Task brief ▸ Filter the listing below down to the lines containing the word "release".

····················

**src/mph_regs.svh**
```systemverilog
`ifndef MPH_REGS_SVH
`define MPH_REGS_SVH
// register byte offsets on the control bus
`define MPH_CTRL_OFS 8'h00
`define MPH_STRAPS_OFS 8'h04
`define MPH_STATUS_OFS 8'h08
`define MPH_ADDR_OFS 8'h0C
// reset values
`define MPH_CTRL_RESET 32'h00000001
`define MPH_UPPER_RESET 11'h000
// control register fields
`define MPH_CTRL_ENABLE 0
// strap positions
`define MPH_STRAP_BUSSEL_HI 3
`define MPH_STRAP_BUSSEL_LO 1
`define MPH_STRAP_ORDER 4
`define MPH_STRAP_POL 5
`define MPH_STRAP_ALT 11
`define MPH_STRAP_HALVE 12
`define MPH_STRAP_DRIVE 15
`define MPH_BUSSEL_MUX 3'h7
// address layout
`define MPH_REGION_BIT 23
`define MPH_ALIAS_HI 20
// axi responses
`define MPH_RESP_OKAY 2'h0
`define MPH_RESP_SLVERR 2'h2
// synchroniser width: nine control pins, 13 address, 16 data, 16 straps
`define MPH_SYNC_W 54
`endif

```
**src/mph_pkg.sv**
```systemverilog
package mph_pkg;
  // host access sequencer states
  typedef enum logic [1:0] {ST_IDLE, ST_REQ, ST_ALIGN, ST_DONE} mph_state_type;
  // target region of an access
  typedef enum logic {REGION_REG, REGION_BUF} mph_region_type;
endpackage

```
**src/mph_sync.sv**
```systemverilog
`timescale 1ns/1ps
`default_nettype none
// two flop synchroniser for a bundle of pins
module mph_sync
#(
  parameter int W = 1
)
(
  input wire logic aclk,
  input wire logic [W-1:0] d,
  output logic [W-1:0] q
);
  // first stage, read only by the second
  logic [W-1:0] meta_q;

  // no reset: straps must already be valid when reset lifts
  always_ff @(posedge aclk)
  begin
    meta_q <= d;
    q <= meta_q;
  end
endmodule
`default_nettype wire

```
**src/mph_clk_div.sv**
```systemverilog
`timescale 1ns/1ps
`default_nettype none
// host clock edge detect with optional halving
module mph_clk_div
(
  input wire logic aclk,
  input wire logic aresetn,
  input wire logic clk_lvl,
  input wire logic halve,
  output logic tick
);
  // previous level and halving phase
  logic lvl_q;
  logic phase_q;
  wire logic rise;

  assign rise = clk_lvl && !lvl_q;

  // edge history
  always_ff @(posedge aclk)
  begin
    if (!aresetn)
      lvl_q <= 1'b0;
    else
      lvl_q <= clk_lvl;
  end

  // phase toggles per host edge when halving
  always_ff @(posedge aclk)
  begin
    if (!aresetn)
      phase_q <= 1'b0;
    else if (!halve)
      phase_q <= 1'b0;
    else if (rise)
      phase_q <= !phase_q;
  end

  // one pulse per divided host clock
  always_ff @(posedge aclk)
  begin
    if (!aresetn)
      tick <= 1'b0;
    else
      tick <= rise && (!halve || phase_q);
  end
endmodule
`default_nettype wire

```
**src/mph_port.sv**
```systemverilog
// Our own choices: the AXI4-Lite register port and the address map.
`timescale 1ns/1ps
`default_nettype none
`include "mph_regs.svh"
// Functional notes
// - port latches upper address bits internally
// - halving strap divides host clock by two
// - host control pins are synchronised internally
// - all sixteen straps captured at reset release
// - straps 111 plus alternate select this port
// - alternate strap picks alternate interface set
// - polarity strap sets wait asserting level
// - drive strap: wait always driven, else driven only while selected
// - attribute and io accesses both answered
// - low half registers, high half buffer, aliased
// - upper strobe falling edge marks upper bits
// - io read or general read starts read
// - io write or low write starts write
// - wait held until data ready or accepted
module mph_port
(
  input wire logic aclk,
  input wire logic aresetn,
  input wire logic [7:0] s_axil_awaddr,
  input wire logic s_axil_awvalid,
  output logic s_axil_awready,
  input wire logic [31:0] s_axil_wdata,
  input wire logic [3:0] s_axil_wstrb,
  input wire logic s_axil_wvalid,
  output logic s_axil_wready,
  output logic [1:0] s_axil_bresp,
  output logic s_axil_bvalid,
  input wire logic s_axil_bready,
  input wire logic [7:0] s_axil_araddr,
  input wire logic s_axil_arvalid,
  output logic s_axil_arready,
  output logic [31:0] s_axil_rdata,
  output logic [1:0] s_axil_rresp,
  output logic s_axil_rvalid,
  input wire logic s_axil_rready,
  input wire logic host_port_clock,
  input wire logic upper_addr_strobe_in,
  input wire logic card_space_n,
  input wire logic io_read_strobe_in,
  input wire logic io_write_strobe_in,
  input wire logic read_strobe_n,
  input wire logic write_strobe_low_n,
  input wire logic byte_en_high_n,
  input wire logic byte_en_low_n,
  input wire logic [12:0] addr_in,
  input wire logic [15:0] data_in,
  output logic [15:0] data_out,
  output logic data_oe,
  output logic wait_out,
  output logic wait_oe,
  input wire logic [15:0] config_straps_in,
  output logic [15:0] config_straps,
  output logic alt_interface_sel,
  output logic port_active,
  output logic mem_req,
  output logic mem_write,
  output var mph_pkg::mph_region_type mem_region,
  output logic [20:0] mem_addr,
  output logic [15:0] mem_wdata,
  output logic [1:0] mem_byte_en,
  input wire logic mem_ack,
  input wire logic [15:0] mem_rdata
);
  import mph_pkg::*;

  // swap byte lanes for big endian hosts
  function automatic logic [15:0] order_bytes(input logic [15:0] d, input logic little);
    order_bytes = little ? d : {d[7:0], d[15:8]};
  endfunction

  // true for an offset inside the register block
  function automatic logic is_mapped(input logic [7:0] a);
    is_mapped = (a[7:4] == 4'h0);
  endfunction

  // raw pin bundle and its synchronised copy
  wire logic [`MPH_SYNC_W-1:0] raw_bus;
  logic [`MPH_SYNC_W-1:0] s_bus;
  // synchronised pins
  wire logic s_hclk, s_ale, s_space_n, s_iord_n, s_iowr_n;
  wire logic s_rd_n, s_we0_n, s_be_hi_n, s_be_lo_n;
  wire logic [12:0] s_addr;
  wire logic [15:0] s_data;
  wire logic [15:0] s_straps;

  assign raw_bus = {host_port_clock, upper_addr_strobe_in, card_space_n, io_read_strobe_in,
                    io_write_strobe_in, read_strobe_n, write_strobe_low_n, byte_en_high_n,
                    byte_en_low_n, addr_in, data_in, config_straps_in};
  assign {s_hclk, s_ale, s_space_n, s_iord_n, s_iowr_n, s_rd_n, s_we0_n, s_be_hi_n,
          s_be_lo_n, s_addr, s_data, s_straps} = s_bus;

  // every host pin passes two flops
  mph_sync #(.W(`MPH_SYNC_W)) u_sync
  (
    .aclk(aclk),
    .d(raw_bus),
    .q(s_bus)
  );

  // captured straps and capture done flag
  logic [15:0] cfg_q;
  logic cfg_valid_q;

  // straps taken on first edge after reset release
  always_ff @(posedge aclk)
  begin
    if (!aresetn)
    begin
      cfg_q <= 16'h0000;
      cfg_valid_q <= 1'b0;
    end
    else if (!cfg_valid_q)
    begin
      cfg_q <= s_straps;
      cfg_valid_q <= 1'b1;
    end
  end

  // configuration decode
  wire logic little_end, hold_pol, hold_drive, halve, port_ok;
  assign little_end = cfg_q[`MPH_STRAP_ORDER];
  assign hold_pol = cfg_q[`MPH_STRAP_POL];
  assign hold_drive = cfg_q[`MPH_STRAP_DRIVE];
  assign halve = cfg_q[`MPH_STRAP_HALVE];
  assign port_ok = cfg_valid_q && cfg_q[`MPH_STRAP_ALT]
                   && (cfg_q[`MPH_STRAP_BUSSEL_HI:`MPH_STRAP_BUSSEL_LO] == `MPH_BUSSEL_MUX);

  // host clock tick, halved by strap
  logic host_tick;
  mph_clk_div u_div
  (
    .aclk(aclk),
    .aresetn(aresetn),
    .clk_lvl(s_hclk),
    .halve(halve),
    .tick(host_tick)
  );

  // upper address latch and strobe history
  logic ale_q;
  logic [10:0] upper_q;
  wire logic ale_fall;
  assign ale_fall = ale_q && !s_ale;

  // latch upper bits on strobe falling edge
  always_ff @(posedge aclk)
  begin
    if (!aresetn)
    begin
      ale_q <= 1'b0;
      upper_q <= `MPH_UPPER_RESET;
    end
    else
    begin
      ale_q <= s_ale;
      if (ale_fall)
        upper_q <= s_addr[10:0];
    end
  end

  // software enable from control register
  logic [31:0] ctrl_q;
  // access decode
  wire logic [23:0] full_addr;
  wire logic rd_req, wr_req, sel_win, start;
  assign full_addr = {upper_q, s_addr};
  assign rd_req = !s_iord_n || !s_rd_n;
  assign wr_req = !s_iowr_n || !s_we0_n;
  // attribute and io space share one select, no io mode needed
  assign sel_win = port_ok && !s_space_n && ctrl_q[`MPH_CTRL_ENABLE];
  assign start = sel_win && (rd_req || wr_req);

  // sequencer state
  mph_state_type state_q, state_d;
  logic is_read_q;
  logic busy_d;

  // next state
  always_comb
  begin
    state_d = state_q;
    unique case (state_q)
      ST_IDLE: if (start) state_d = ST_REQ;
      ST_REQ: if (mem_ack) state_d = ST_ALIGN;
      ST_ALIGN: if (host_tick) state_d = ST_DONE;
      ST_DONE: if (!rd_req && !wr_req) state_d = ST_IDLE;
    endcase
  end

  // wait held through request and clock alignment
  assign busy_d = (state_q == ST_IDLE && start) || state_q == ST_REQ || state_q == ST_ALIGN;

  // state register
  always_ff @(posedge aclk)
  begin
    if (!aresetn)
      state_q <= ST_IDLE;
    else
      state_q <= state_d;
  end

  // internal request toward registers and buffer
  logic [23:0] last_addr_q;
  always_ff @(posedge aclk)
  begin
    if (!aresetn)
    begin
      mem_req <= 1'b0;
      mem_write <= 1'b0;
      mem_region <= REGION_REG;
      mem_addr <= 21'h000000;
      mem_wdata <= 16'h0000;
      mem_byte_en <= 2'h0;
      last_addr_q <= 24'h000000;
      is_read_q <= 1'b0;
    end
    else if (state_q == ST_IDLE && start)
    begin
      mem_req <= 1'b1;
      mem_write <= !rd_req;
      is_read_q <= rd_req;
      // top bit picks region; bits above alias range ignored
      mem_region <= full_addr[`MPH_REGION_BIT] ? REGION_BUF : REGION_REG;
      mem_addr <= full_addr[`MPH_ALIAS_HI:0];
      mem_wdata <= order_bytes(s_data, little_end);
      mem_byte_en <= {!s_be_hi_n, !s_be_lo_n};
      last_addr_q <= full_addr;
    end
    else if (state_q == ST_REQ && mem_ack)
      mem_req <= 1'b0;
  end

  // read data onto host bus until strobes drop
  always_ff @(posedge aclk)
  begin
    if (!aresetn)
    begin
      data_out <= 16'h0000;
      data_oe <= 1'b0;
    end
    else if (state_q == ST_REQ && mem_ack && is_read_q)
    begin
      data_out <= order_bytes(mem_rdata, little_end);
      data_oe <= 1'b1;
    end
    else if (state_d == ST_IDLE)
      data_oe <= 1'b0;
  end

  // wait pin level and enable
  logic busy_q;
  always_ff @(posedge aclk)
  begin
    if (!aresetn)
    begin
      busy_q <= 1'b0;
      wait_out <= 1'b0;
      wait_oe <= 1'b0;
    end
    else
    begin
      busy_q <= busy_d;
      wait_out <= hold_pol ? busy_d : !busy_d;
      wait_oe <= cfg_valid_q && (hold_drive || sel_win);
    end
  end

  // configuration outputs
  always_ff @(posedge aclk)
  begin
    if (!aresetn)
    begin
      config_straps <= 16'h0000;
      alt_interface_sel <= 1'b0;
      port_active <= 1'b0;
    end
    else
    begin
      config_straps <= cfg_q;
      alt_interface_sel <= cfg_valid_q && cfg_q[`MPH_STRAP_ALT];
      port_active <= port_ok;
    end
  end

  // axi write side holding state
  logic aw_got_q, w_got_q;
  logic [7:0] awaddr_q;
  logic [31:0] wdata_q;
  logic [3:0] wstrb_q;
  wire logic aw_hs, w_hs, wr_do, ar_hs;
  assign aw_hs = s_axil_awvalid && s_axil_awready;
  assign w_hs = s_axil_wvalid && s_axil_wready;
  assign wr_do = aw_got_q && w_got_q && !s_axil_bvalid;
  assign ar_hs = s_axil_arvalid && s_axil_arready;

  // address and data taken in either order
  always_ff @(posedge aclk)
  begin
    if (!aresetn)
    begin
      aw_got_q <= 1'b0;
      w_got_q <= 1'b0;
      awaddr_q <= 8'h00;
      wdata_q <= 32'h00000000;
      wstrb_q <= 4'h0;
    end
    else if (wr_do)
    begin
      aw_got_q <= 1'b0;
      w_got_q <= 1'b0;
    end
    else
    begin
      if (aw_hs)
      begin
        aw_got_q <= 1'b1;
        awaddr_q <= s_axil_awaddr;
      end
      if (w_hs)
      begin
        w_got_q <= 1'b1;
        wdata_q <= s_axil_wdata;
        wstrb_q <= s_axil_wstrb;
      end
    end
  end

  // ready flags drop on capture, rise when slot free
  always_ff @(posedge aclk)
  begin
    if (!aresetn)
    begin
      s_axil_awready <= 1'b0;
      s_axil_wready <= 1'b0;
    end
    else
    begin
      s_axil_awready <= !aw_hs && !aw_got_q && !s_axil_awready ? !s_axil_bvalid : !aw_hs && !aw_got_q;
      s_axil_wready <= !w_hs && !w_got_q && !s_axil_wready ? !s_axil_bvalid : !w_hs && !w_got_q;
    end
  end

  // control register and write response
  always_ff @(posedge aclk)
  begin
    if (!aresetn)
    begin
      ctrl_q <= `MPH_CTRL_RESET;
      s_axil_bvalid <= 1'b0;
      s_axil_bresp <= `MPH_RESP_OKAY;
    end
    else if (wr_do)
    begin
      s_axil_bvalid <= 1'b1;
      s_axil_bresp <= is_mapped(awaddr_q) ? `MPH_RESP_OKAY : `MPH_RESP_SLVERR;
      if (awaddr_q == `MPH_CTRL_OFS && wstrb_q[0])
        ctrl_q <= {24'h000000, 7'h00, wdata_q[0]};
    end
    else if (s_axil_bready)
      s_axil_bvalid <= 1'b0;
  end

  // read data select
  wire logic [31:0] rd_word;
  wire logic [31:0] status_word;
  assign status_word = {5'h00, upper_q, 12'h000, port_ok, cfg_valid_q, state_q};
  assign rd_word = !is_mapped(s_axil_araddr) ? 32'h00000000 :
                   s_axil_araddr[3:2] == `MPH_CTRL_OFS >> 2 ? ctrl_q :
                   s_axil_araddr[3:2] == `MPH_STRAPS_OFS >> 2 ? {16'h0000, cfg_q} :
                   s_axil_araddr[3:2] == `MPH_STATUS_OFS >> 2 ? status_word :
                   {8'h00, last_addr_q};

  // read channel
  always_ff @(posedge aclk)
  begin
    if (!aresetn)
    begin
      s_axil_arready <= 1'b0;
      s_axil_rvalid <= 1'b0;
      s_axil_rdata <= 32'h00000000;
      s_axil_rresp <= `MPH_RESP_OKAY;
    end
    else if (ar_hs)
    begin
      s_axil_arready <= 1'b0;
      s_axil_rvalid <= 1'b1;
      s_axil_rdata <= rd_word;
      s_axil_rresp <= is_mapped(s_axil_araddr) ? `MPH_RESP_OKAY : `MPH_RESP_SLVERR;
    end
    else
    begin
      if (s_axil_rready)
        s_axil_rvalid <= 1'b0;
      if (!s_axil_rvalid)
        s_axil_arready <= 1'b1;
    end
  end
endmodule
`default_nettype wire

```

····················

Result for this task ▸
// - all sixteen straps captured at reset release
  // straps taken on first edge after reset release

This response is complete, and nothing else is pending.